Methods: The Alliance is governed by six standing committees to advise on the operation, sustainability, and evaluation of its activities. A key activity of the Alliance is to promote increased use of evidence in health system decision-making by offering a research query service. This service permits stakeholders to submit their health research needs for knowledge synthesis, guidelines, and knowledge translation. An Alliance-affiliated research team then co-produces research findings with input from relevant stakeholders. Collaborative tasks often include creation of the study protocol, and participation in research conduct and dissemination activities.

Results: The Alliance currently includes 250 members who are researchers (60%), trainees (13.2%), policy-makers/healthcare providers (18.4%), and patients (8.4%). Policy-makers/healthcare providers and patients hold 16.4% and 13.7% (respectively) of 73 seats within the governance structure. To date, the Alliance has received 75 queries of which 24 successfully completed queries involved collaboration with 54 knowledge users. The completed queries all addressed a need in knowledge synthesis. Three-quarters of these came from government, 8.0% from another SPOR entity, 8.0% from a guideline developer, 4.0% from a health system manger/care provider, and 4.0% from a multinational health agency. Results from completed queries are anticipated to inform policy or practice by organizations that have a provincial reach (79.2%), national reach (16.7%), or international reach (4.2%).

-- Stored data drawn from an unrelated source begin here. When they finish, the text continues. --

### flow/run.sh
#!/bin/bash
# OpenROAD 26Q1-2900-gdf79404cd8, Yosys 0.63+post, stock flow scripts
make -C /OpenROAD-flow-scripts/flow DESIGN_CONFIG=/design/flow/config.mk WORK_HOME=/design/flow/orfs finish
### flow/design.v
`timescale  1ns/1ns
module  key_filter
#(
    parameter CNT_MAX = 20'd999_999  
)
(
    input   wire    sys_clk     ,    
    input   wire    sys_rst_n   ,    
    input   wire    key_in      ,    
    output  reg     key_flag         
);
reg     [19:0]  cnt_20ms    ;    
always@(posedge sys_clk or negedge sys_rst_n)
    if(sys_rst_n == 1'b0)
        cnt_20ms <= 20'b0;
    else    if(key_in == 1'b1)
        cnt_20ms <= 20'b0;
    else    if(cnt_20ms == CNT_MAX && key_in == 1'b0)
        cnt_20ms <= cnt_20ms;
    else
        cnt_20ms <= cnt_20ms + 1'b1;
always@(posedge sys_clk or negedge sys_rst_n)
    if(sys_rst_n == 1'b0)
        key_flag <= 1'b0;
    else    if(cnt_20ms == CNT_MAX - 1'b1)
        key_flag <= 1'b1;
    else
        key_flag <= 1'b0;
endmodule
module wave_set(
	input				sys_clk,
	input				sys_rst_n	,
	input				key0_in	,
	output	reg	[1:0]	wave_c		 
	);
	wire	key_flag	;
	key_filter key_filter_inst(
         .sys_clk    (sys_clk),
         .sys_rst_n  (sys_rst_n),
         .key_in     (key0_in),
         .key_flag   (key_flag)
		);
	always @(posedge sys_clk or negedge sys_rst_n) begin
		if (!sys_rst_n) begin
			wave_c <= 0;  
		end
		else if (key_flag) begin
			wave_c <= wave_c + 1'b1;
		end
	end
endmodule
### flow/config.mk
export PLATFORM = sky130hd
export DESIGN_NAME = wave_set
export DESIGN_NICKNAME = wave_set
export VERILOG_FILES = /design/flow/design.v
export SDC_FILE = /design/flow/constraint.sdc
export NUM_CORES = 4
export LEC_CHECK = 1
export CORE_AREA = 10 10 87 87
export DIE_AREA = 0 0 97 97
### flow/constraint.sdc
current_design wave_set

set clk_period 3.1
set clk_io_pct 0.2

create_clock -name clk0 -period $clk_period [get_ports {sys_clk}]

set non_clock_inputs [all_inputs -no_clocks]
set_input_delay [expr $clk_period * $clk_io_pct] -clock clk0 $non_clock_inputs
set_output_delay [expr $clk_period * $clk_io_pct] -clock clk0 [all_outputs]
==> run_results.csv <==
group,metric,value,unit
layout,layout_top_cell,"sky130_fd_sc_hd__dfrtp_1",
die,fp-utilization,21.8,%
timing,finalCriticalPeriod,2.16,ns
drt,via_per_inst,4.44,
synthesis,synth.top_cells.by_area,"sky130_fd_sc_hd__dfrtp_1 (47%), sky130_fd_sc_hd__xnor2_1 (5.0%), sky130_fd_sc_hd__nor2_1 (4.6%)",
synthesis,enable_flop_cells,0,
synthesis,synth_top_cell_by_area,"sky130_fd_sc_hd__dfrtp_1",
synthesis,netlist-cell-type-count,34,
grt,antenna_found_initial,0,
critical_path,timing.rr.start,"key_filter_inst.cnt_20ms[10]",
flow_run,openroad.warnings,26,
die,design.core.area,0.00564,sq mm
clocking,htree_num_levels,1,
critical_path,reg2reg_to,"key_filter_inst.cnt_20ms[0]",
power,share_of_total_power_in_the_clock_network,35.5,%
clocking,clk_pin_slew_worst_paths,0.08,ns
timing,maxClockFrequency,0.462,GHz
clocking,cts_sinks,23,
grt,global_route.overflow_total,0,
timing,max_slew.worst_pin.slew,0.662,ns
power,cellInternalPower,401,uW
layout,post-route-cell-area,0.00141,sq mm
clocking,tritoncts_clock_tree,"done",
min_path,worst_hold_startpoint,"key_filter_inst.key_flag",
critical_path,worst-path-max-fanout,10,
drt,insertedDiodeCount,0,
placed_design,dpl_cell_area,0.00136,sq mm
critical_path,timing.critical_path.buf_inv,0,
die,io-pin-count,5,
timing,max_slew_headroom,55.4,%
synthesis,postSynthRegisterBits,23,
clocking,insertion_delay,0.26,ns
grt,grt_start_max_net_pins,24,
timing,fin_skew,0.00658,ns
drt,avgRoutedWirePerCell,11.3,microns
synthesis,synth-seq-area-share,46.8,%
timing,final.setup.tns,0,ns
clocking,cts_post_setup_buffers_inserted,0,
drt,finalWirelength,2.30,mm
clocking,cts-resized-gates,0,
placed_design,placed_cells_incl_taps,199,
min_path,min_path_type,"flip-flop to flip-flop",
synthesis,ys_cells,124,
timing,layout_worst_path_cycle_share,69.8,%
clocking,ctsHoldBuffers,0,
die,width_of_the_die,97,microns
synthesis,ys.warnings.count,2,
critical_path,worst_r2r_path_depth,4,
layout,fraction_of_layout_cells_with_a_size_suffix_above_1,10.7,%
synthesis,synth_top_area_share,46.8,%
synthesis,post_synth_inst_count,124,
critical_path,series_of_cell_instances_along_the_critical_path,"or4_4, nor4_4, and2b_4, mux2_4",
layout,lay_top_cells,"sky130_fd_sc_hd__dfrtp_1 (23), sky130_fd_sc_hd__nor2_1 (15), sky130_fd_sc_hd__nand2_1 (8), sky130_fd_sc_hd__a21oi_1 (8), sky130_fd_sc_hd__xnor2_1 (7)",
critical_path,worstPathArrival,2.32,ns
die,fp.dieH,97,microns
drt,antenna_violating_nets_post_route,0,
timing,grt_setup_unrepaired,"false",
synthesis,syn-cell-area,0.00123,sq mm
drt,routed_via_count,902,
min_path,min_path_cells,1,
synthesis,yosys-stat-area,0.00123,sq mm
power,pwr-share-seq,60.1,%
placed_design,place.gp.congestion,0.795,
clocking,cts_max_path_buffers,2,
power,static_leak,0.533,nW
clocking,tritoncts.num_buffers,3,
critical_path,critical_path.top_delay_family,"simple AND/OR/NAND/NOR gates",
grt,grt_first_pass_wirelength,4.18,mm
die,design.die.area,0.00941,sq mm
clocking,root_buffer,"sky130_fd_sc_hd__clkbuf_8",
timing,report.final.hold_viol_count,0,
drt,drt_first_pass_iters,4,
synthesis,async_reset_ff_share,100,%
grt,number_of_global_route_vias_before_repair,855,
placed_design,place.port_buffers,4,
timing,setup_violations,0,
layout,final-instance-count-excl-fill,203,
critical_path,setup.worst_path.start_class,"flip-flop",
critical_path,critical_path_required,3.25,ns
critical_path,register_to_register_setup_slack,0.94,ns
drt,drt_drc_violations_left,0,
grt,grt_util_all_layers,5.09,%
critical_path,crit_path_end_kind,"flip-flop",
drt,drtIter0Drc,44,
critical_path,timing.critical_path.slowest_stage_cell,"sky130_fd_sc_hd__or4_4",
die,placement_rows,27,
synthesis,ff_type,"sky130_fd_sc_hd__dfrtp_1",
power,switching_power,111,uW
power,power_frac_comb,4.4,%
status,run_status,"completed",
power,powerDensity,363,mW/mm^2
synthesis,synth.avg_cell_area,9.91,sq um
min_path,hold_end,"wave_c[0]",
critical_path,slowest_delay,0.55,ns
power,sw_frac_of_total,21.6,%
power,ir_drop,0.213,mV
timing,maxSlewViolCount,0,
flow_run,max-cap-violations,0,
placed_design,dp.final_hpwl,1.58,mm
critical_path,path_class,"flip-flop to flip-flop",
layout,syn2layout_area_growth,14.7,%
==> flip-flops by register name, summed over array words and instances (netlist names) <==
register                  count
wave_c                        2
key_filter_inst.cnt_20ms     20
key_filter_inst.key_flag      1
==> cells in the mapped netlist (3+ instances only) <==
cell type and count:
sky130_fd_sc_hd__nand3_1 6, sky130_fd_sc_hd__o31ai_1 3, sky130_fd_sc_hd__nor3_1 3, sky130_fd_sc_hd__nand2_1 8, sky130_fd_sc_hd__xor2_1 3, sky130_fd_sc_hd__xnor2_1 7, sky130_fd_sc_hd__dfrtp_1 23, sky130_fd_sc_hd__nor4_1 6
sky130_fd_sc_hd__nor2_1 15, sky130_fd_sc_hd__a21oi_1 8, sky130_fd_sc_hd__o21ai_0 3, sky130_fd_sc_hd__or4_1 3, sky130_fd_sc_hd__or3_1 3, sky130_fd_sc_hd__clkbuf_1 3, sky130_fd_sc_hd__inv_1 4, sky130_fd_sc_hd__nand4_1 4
==> power by group through the flow <==
stage	registers, mW	clock network (mW)	logic (mW)
after global routing	0.309	0.204	0.0262
after CTS	0.307	0.193	0.0238
final	0.307	0.181	0.0226
==> metal layers <==
layer / part of all wire, % / up-vias / wire length, microns / GRT usage (%)
li1: - / 471 / - / -
met1: 56 / 420 / 1290 / 8.06
met2: 39 / 9 / 906 / 6.80
met3: 3.5 / 2 / 81 / 1.50
met4: 0.78 / 0 / 18 / 0.338
met5: 0 / - / 0 / 0
==> metrics by stage <==
step / hold WS [ns] / worst slack (ns) / utilization (%) / total power, mW
final: 0.466 / 0.936 / 25.0 / 0.512
after global routing: 0.482 / 0.804 / 25.0 / 0.539
after CTS: 0.467 / 0.938 / 25.0 / 0.524
after detailed placement: 0.452 / 0.946 / 24.2 / 0.337
after global placement: 0.449 / 0.966 / 24.2 / 0.337
after floorplan: 0.324 / 1.10 / - / 0.323
==> cell type report <==
class	count	area [sq um]
clock buffer	3	41.3
clock inverter	1	5.00
fill	598	4230
inverter	4	15.0
multi-input combinational	94	627
sequential	23	576
tap	72	90.1
timing repair buffer	6	55.1
==> how the worst max path moves through the flow <==
stage	startpoint	endpoint	slack [ns]	cells past startpoint
CTS	key_filter_inst.cnt_20ms[10]	key_filter_inst.cnt_20ms[0]	0.94	4
global route	key_filter_inst.cnt_20ms[10]	key_filter_inst.cnt_20ms[0]	0.80	4
finish	key_filter_inst.cnt_20ms[10]	key_filter_inst.cnt_20ms[0]	0.94	4
==> cells by family after synthesis <==
logic type	synth area share (%)
and+or+nand+nor	31.1
DFF	46.8
AOI/OAI and AO/OA	9.57
xor gates and xnor gates	7.13
buffers and inverters	2.14
adders and majority gates	2.04
muxes	1.22
Power figures rest on the tool's default switching activity, not on a simulated workload.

Conclusions (patient/healthcare consumer involvement): The strength of the Alliance lies in the meaningful engagement of stakeholders (e.g., patients, health system decision-makers) in all activities. Stakeholders provide input into the research agenda and strategic direction of the Alliance, and engage as meaningful partners in the research process. This model of collaboration ensures that efforts to address health research priorities of populations and health systems are appropriately informed and purpose-driven, thereby reducing inefficiencies and waste.